(Stored data)
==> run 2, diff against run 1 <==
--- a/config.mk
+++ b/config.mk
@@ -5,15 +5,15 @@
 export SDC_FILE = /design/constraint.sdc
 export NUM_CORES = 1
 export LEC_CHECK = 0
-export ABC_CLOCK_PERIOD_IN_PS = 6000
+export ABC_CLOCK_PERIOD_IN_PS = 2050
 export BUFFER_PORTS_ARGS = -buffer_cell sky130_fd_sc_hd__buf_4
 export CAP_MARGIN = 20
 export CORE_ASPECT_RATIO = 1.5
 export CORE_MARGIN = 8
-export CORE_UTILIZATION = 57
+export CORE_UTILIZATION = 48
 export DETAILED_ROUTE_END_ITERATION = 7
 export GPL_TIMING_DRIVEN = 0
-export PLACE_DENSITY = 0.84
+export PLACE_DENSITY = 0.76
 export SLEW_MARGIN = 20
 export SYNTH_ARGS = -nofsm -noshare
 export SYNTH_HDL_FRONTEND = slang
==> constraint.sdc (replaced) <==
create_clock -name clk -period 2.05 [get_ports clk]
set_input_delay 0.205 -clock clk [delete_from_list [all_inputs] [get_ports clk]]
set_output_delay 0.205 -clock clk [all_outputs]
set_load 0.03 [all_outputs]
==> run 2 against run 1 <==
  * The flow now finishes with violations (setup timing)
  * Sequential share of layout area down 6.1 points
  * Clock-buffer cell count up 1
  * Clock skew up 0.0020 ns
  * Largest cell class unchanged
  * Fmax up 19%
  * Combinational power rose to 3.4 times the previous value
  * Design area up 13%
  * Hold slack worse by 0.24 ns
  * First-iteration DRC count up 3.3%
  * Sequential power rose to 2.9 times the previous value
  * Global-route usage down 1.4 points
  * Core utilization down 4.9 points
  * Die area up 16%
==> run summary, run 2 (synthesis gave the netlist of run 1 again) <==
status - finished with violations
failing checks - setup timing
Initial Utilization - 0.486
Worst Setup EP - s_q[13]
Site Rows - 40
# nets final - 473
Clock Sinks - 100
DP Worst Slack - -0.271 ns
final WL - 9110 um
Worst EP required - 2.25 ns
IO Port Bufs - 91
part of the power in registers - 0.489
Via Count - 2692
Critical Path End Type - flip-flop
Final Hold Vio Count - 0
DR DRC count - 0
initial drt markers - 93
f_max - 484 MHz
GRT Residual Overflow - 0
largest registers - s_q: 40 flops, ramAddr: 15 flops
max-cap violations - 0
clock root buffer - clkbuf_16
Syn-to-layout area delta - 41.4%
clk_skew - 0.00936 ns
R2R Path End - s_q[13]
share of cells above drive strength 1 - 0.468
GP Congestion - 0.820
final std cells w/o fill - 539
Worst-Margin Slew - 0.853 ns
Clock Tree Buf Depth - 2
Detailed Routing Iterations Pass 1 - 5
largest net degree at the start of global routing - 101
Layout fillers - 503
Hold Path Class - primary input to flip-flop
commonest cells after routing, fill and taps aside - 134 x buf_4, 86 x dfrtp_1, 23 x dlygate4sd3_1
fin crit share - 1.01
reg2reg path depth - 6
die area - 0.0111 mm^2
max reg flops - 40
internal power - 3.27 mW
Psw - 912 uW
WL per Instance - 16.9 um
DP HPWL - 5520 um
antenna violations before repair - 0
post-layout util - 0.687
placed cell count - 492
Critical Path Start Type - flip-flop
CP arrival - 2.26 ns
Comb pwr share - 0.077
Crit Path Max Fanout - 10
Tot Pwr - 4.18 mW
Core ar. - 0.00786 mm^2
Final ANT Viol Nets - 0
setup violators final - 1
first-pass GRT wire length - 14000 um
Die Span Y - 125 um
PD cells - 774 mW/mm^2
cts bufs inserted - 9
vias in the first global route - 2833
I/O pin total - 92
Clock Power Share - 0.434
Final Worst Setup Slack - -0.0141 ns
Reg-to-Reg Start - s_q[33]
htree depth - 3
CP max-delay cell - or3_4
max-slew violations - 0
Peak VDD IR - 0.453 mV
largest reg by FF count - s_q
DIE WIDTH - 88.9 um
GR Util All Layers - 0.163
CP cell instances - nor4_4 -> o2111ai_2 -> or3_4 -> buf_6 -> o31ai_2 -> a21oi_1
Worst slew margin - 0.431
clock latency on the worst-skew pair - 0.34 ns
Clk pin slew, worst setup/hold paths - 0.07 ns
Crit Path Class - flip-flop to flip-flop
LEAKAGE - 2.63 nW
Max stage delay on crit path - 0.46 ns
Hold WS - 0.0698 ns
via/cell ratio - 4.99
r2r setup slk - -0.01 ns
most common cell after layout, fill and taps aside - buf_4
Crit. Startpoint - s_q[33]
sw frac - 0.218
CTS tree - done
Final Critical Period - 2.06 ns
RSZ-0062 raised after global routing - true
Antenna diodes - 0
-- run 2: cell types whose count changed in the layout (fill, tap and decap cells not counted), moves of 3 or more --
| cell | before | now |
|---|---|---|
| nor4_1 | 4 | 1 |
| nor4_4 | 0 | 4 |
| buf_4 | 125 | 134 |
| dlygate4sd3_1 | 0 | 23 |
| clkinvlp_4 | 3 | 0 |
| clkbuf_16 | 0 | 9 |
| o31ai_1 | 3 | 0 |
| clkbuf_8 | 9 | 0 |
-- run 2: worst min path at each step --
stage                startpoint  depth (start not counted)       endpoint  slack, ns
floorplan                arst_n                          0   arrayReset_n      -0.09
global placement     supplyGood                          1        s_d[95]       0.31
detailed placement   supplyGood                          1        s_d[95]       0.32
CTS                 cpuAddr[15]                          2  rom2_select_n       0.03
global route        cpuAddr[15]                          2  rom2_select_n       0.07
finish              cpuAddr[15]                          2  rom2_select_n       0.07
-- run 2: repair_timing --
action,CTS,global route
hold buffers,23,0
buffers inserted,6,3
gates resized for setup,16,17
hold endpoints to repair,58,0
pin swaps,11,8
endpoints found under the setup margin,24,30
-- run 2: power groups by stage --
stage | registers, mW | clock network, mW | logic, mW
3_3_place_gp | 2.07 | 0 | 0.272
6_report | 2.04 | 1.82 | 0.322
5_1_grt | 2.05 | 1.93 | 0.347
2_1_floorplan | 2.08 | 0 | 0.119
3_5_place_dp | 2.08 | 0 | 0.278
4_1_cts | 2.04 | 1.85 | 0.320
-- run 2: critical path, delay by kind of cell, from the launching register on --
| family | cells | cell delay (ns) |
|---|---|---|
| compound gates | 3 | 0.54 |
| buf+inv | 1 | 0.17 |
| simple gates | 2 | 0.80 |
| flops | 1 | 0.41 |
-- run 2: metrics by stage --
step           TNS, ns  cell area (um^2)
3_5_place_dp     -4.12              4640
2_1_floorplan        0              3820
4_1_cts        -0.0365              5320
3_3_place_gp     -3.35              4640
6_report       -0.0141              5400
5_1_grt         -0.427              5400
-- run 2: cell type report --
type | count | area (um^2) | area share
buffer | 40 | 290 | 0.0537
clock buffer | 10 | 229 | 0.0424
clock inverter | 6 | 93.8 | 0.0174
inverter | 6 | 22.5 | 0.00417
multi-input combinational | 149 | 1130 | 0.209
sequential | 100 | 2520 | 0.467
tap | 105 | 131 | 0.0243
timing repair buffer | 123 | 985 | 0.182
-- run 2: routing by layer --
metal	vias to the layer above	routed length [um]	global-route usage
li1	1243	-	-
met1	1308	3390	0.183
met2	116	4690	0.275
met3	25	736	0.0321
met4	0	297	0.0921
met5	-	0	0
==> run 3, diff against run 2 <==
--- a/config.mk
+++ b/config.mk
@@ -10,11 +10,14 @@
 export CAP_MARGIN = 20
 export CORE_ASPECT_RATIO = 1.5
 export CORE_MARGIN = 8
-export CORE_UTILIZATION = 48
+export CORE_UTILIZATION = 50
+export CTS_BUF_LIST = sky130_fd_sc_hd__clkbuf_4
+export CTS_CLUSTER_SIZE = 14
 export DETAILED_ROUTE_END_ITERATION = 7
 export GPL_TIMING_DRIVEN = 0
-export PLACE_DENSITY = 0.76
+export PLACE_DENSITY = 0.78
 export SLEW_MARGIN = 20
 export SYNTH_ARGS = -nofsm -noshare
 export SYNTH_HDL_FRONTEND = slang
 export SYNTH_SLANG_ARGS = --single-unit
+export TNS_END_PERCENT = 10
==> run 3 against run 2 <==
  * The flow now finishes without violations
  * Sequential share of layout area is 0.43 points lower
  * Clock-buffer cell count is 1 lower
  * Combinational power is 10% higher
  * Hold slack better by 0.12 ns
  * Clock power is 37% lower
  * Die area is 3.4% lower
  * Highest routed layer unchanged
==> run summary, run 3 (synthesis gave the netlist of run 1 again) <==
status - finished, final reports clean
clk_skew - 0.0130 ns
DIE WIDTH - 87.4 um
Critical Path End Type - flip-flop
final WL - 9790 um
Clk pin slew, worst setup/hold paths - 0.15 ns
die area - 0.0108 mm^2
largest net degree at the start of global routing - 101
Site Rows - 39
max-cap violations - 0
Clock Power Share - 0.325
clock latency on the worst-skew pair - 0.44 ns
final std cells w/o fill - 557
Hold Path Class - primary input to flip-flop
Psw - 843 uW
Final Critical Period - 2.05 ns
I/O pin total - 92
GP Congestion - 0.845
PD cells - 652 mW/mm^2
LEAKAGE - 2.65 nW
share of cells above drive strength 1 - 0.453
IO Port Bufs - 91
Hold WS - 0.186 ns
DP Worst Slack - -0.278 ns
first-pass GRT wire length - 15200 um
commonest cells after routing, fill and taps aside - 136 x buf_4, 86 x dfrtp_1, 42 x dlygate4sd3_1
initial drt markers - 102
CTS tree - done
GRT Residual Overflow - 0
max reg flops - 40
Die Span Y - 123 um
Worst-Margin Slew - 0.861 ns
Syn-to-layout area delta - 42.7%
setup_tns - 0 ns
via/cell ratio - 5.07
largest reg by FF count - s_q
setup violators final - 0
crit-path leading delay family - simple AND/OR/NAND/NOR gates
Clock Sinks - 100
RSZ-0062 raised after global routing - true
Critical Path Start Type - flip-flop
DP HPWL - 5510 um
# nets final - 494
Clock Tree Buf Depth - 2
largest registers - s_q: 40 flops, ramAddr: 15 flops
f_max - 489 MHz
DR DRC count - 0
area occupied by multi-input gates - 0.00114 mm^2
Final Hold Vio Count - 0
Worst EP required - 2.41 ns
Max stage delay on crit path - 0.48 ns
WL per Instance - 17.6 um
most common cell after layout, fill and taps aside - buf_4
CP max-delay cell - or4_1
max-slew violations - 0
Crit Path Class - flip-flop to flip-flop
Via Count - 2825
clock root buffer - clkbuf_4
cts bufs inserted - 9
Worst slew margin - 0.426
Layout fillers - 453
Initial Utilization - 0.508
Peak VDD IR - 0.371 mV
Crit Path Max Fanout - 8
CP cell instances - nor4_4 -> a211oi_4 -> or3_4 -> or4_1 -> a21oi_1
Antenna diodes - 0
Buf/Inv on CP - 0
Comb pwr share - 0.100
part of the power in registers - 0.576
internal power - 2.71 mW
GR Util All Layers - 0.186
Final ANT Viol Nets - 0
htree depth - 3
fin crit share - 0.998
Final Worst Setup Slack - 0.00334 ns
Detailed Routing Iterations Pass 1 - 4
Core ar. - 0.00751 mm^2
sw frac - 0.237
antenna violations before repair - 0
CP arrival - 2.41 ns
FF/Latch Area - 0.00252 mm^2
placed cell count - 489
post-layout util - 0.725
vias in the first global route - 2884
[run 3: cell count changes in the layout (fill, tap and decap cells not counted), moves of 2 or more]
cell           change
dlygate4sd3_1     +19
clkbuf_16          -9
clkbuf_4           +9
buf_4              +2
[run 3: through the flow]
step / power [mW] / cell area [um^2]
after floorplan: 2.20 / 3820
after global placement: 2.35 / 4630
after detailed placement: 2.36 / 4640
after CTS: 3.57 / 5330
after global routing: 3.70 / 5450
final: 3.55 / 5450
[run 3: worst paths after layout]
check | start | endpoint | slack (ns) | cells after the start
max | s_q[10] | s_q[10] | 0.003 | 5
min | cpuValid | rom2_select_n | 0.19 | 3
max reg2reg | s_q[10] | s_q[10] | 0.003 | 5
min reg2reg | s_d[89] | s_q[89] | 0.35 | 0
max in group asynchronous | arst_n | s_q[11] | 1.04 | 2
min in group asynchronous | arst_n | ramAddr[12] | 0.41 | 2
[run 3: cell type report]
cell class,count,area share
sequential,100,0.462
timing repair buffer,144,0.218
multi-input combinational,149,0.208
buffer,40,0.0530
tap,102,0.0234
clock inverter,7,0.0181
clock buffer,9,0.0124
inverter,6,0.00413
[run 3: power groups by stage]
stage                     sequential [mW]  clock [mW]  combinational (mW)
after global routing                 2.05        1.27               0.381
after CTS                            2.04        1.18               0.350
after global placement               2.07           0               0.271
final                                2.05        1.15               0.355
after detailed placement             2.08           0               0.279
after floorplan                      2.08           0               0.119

» Brief: In the entries above, the lines from the one bearing "# nets final - 494" up to and including the one bearing "internal power - 2.71 mW" should be transcribed exactly; no other line is wanted.

» Task answer:
# nets final - 494
Clock Tree Buf Depth - 2
largest registers - s_q: 40 flops, ramAddr: 15 flops
f_max - 489 MHz
DR DRC count - 0
area occupied by multi-input gates - 0.00114 mm^2
Final Hold Vio Count - 0
Worst EP required - 2.41 ns
Max stage delay on crit path - 0.48 ns
WL per Instance - 17.6 um
most common cell after layout, fill and taps aside - buf_4
CP max-delay cell - or4_1
max-slew violations - 0
Crit Path Class - flip-flop to flip-flop
Via Count - 2825
clock root buffer - clkbuf_4
cts bufs inserted - 9
Worst slew margin - 0.426
Layout fillers - 453
Initial Utilization - 0.508
Peak VDD IR - 0.371 mV
Crit Path Max Fanout - 8
CP cell instances - nor4_4 -> a211oi_4 -> or3_4 -> or4_1 -> a21oi_1
Antenna diodes - 0
Buf/Inv on CP - 0
Comb pwr share - 0.100
part of the power in registers - 0.576
internal power - 2.71 mW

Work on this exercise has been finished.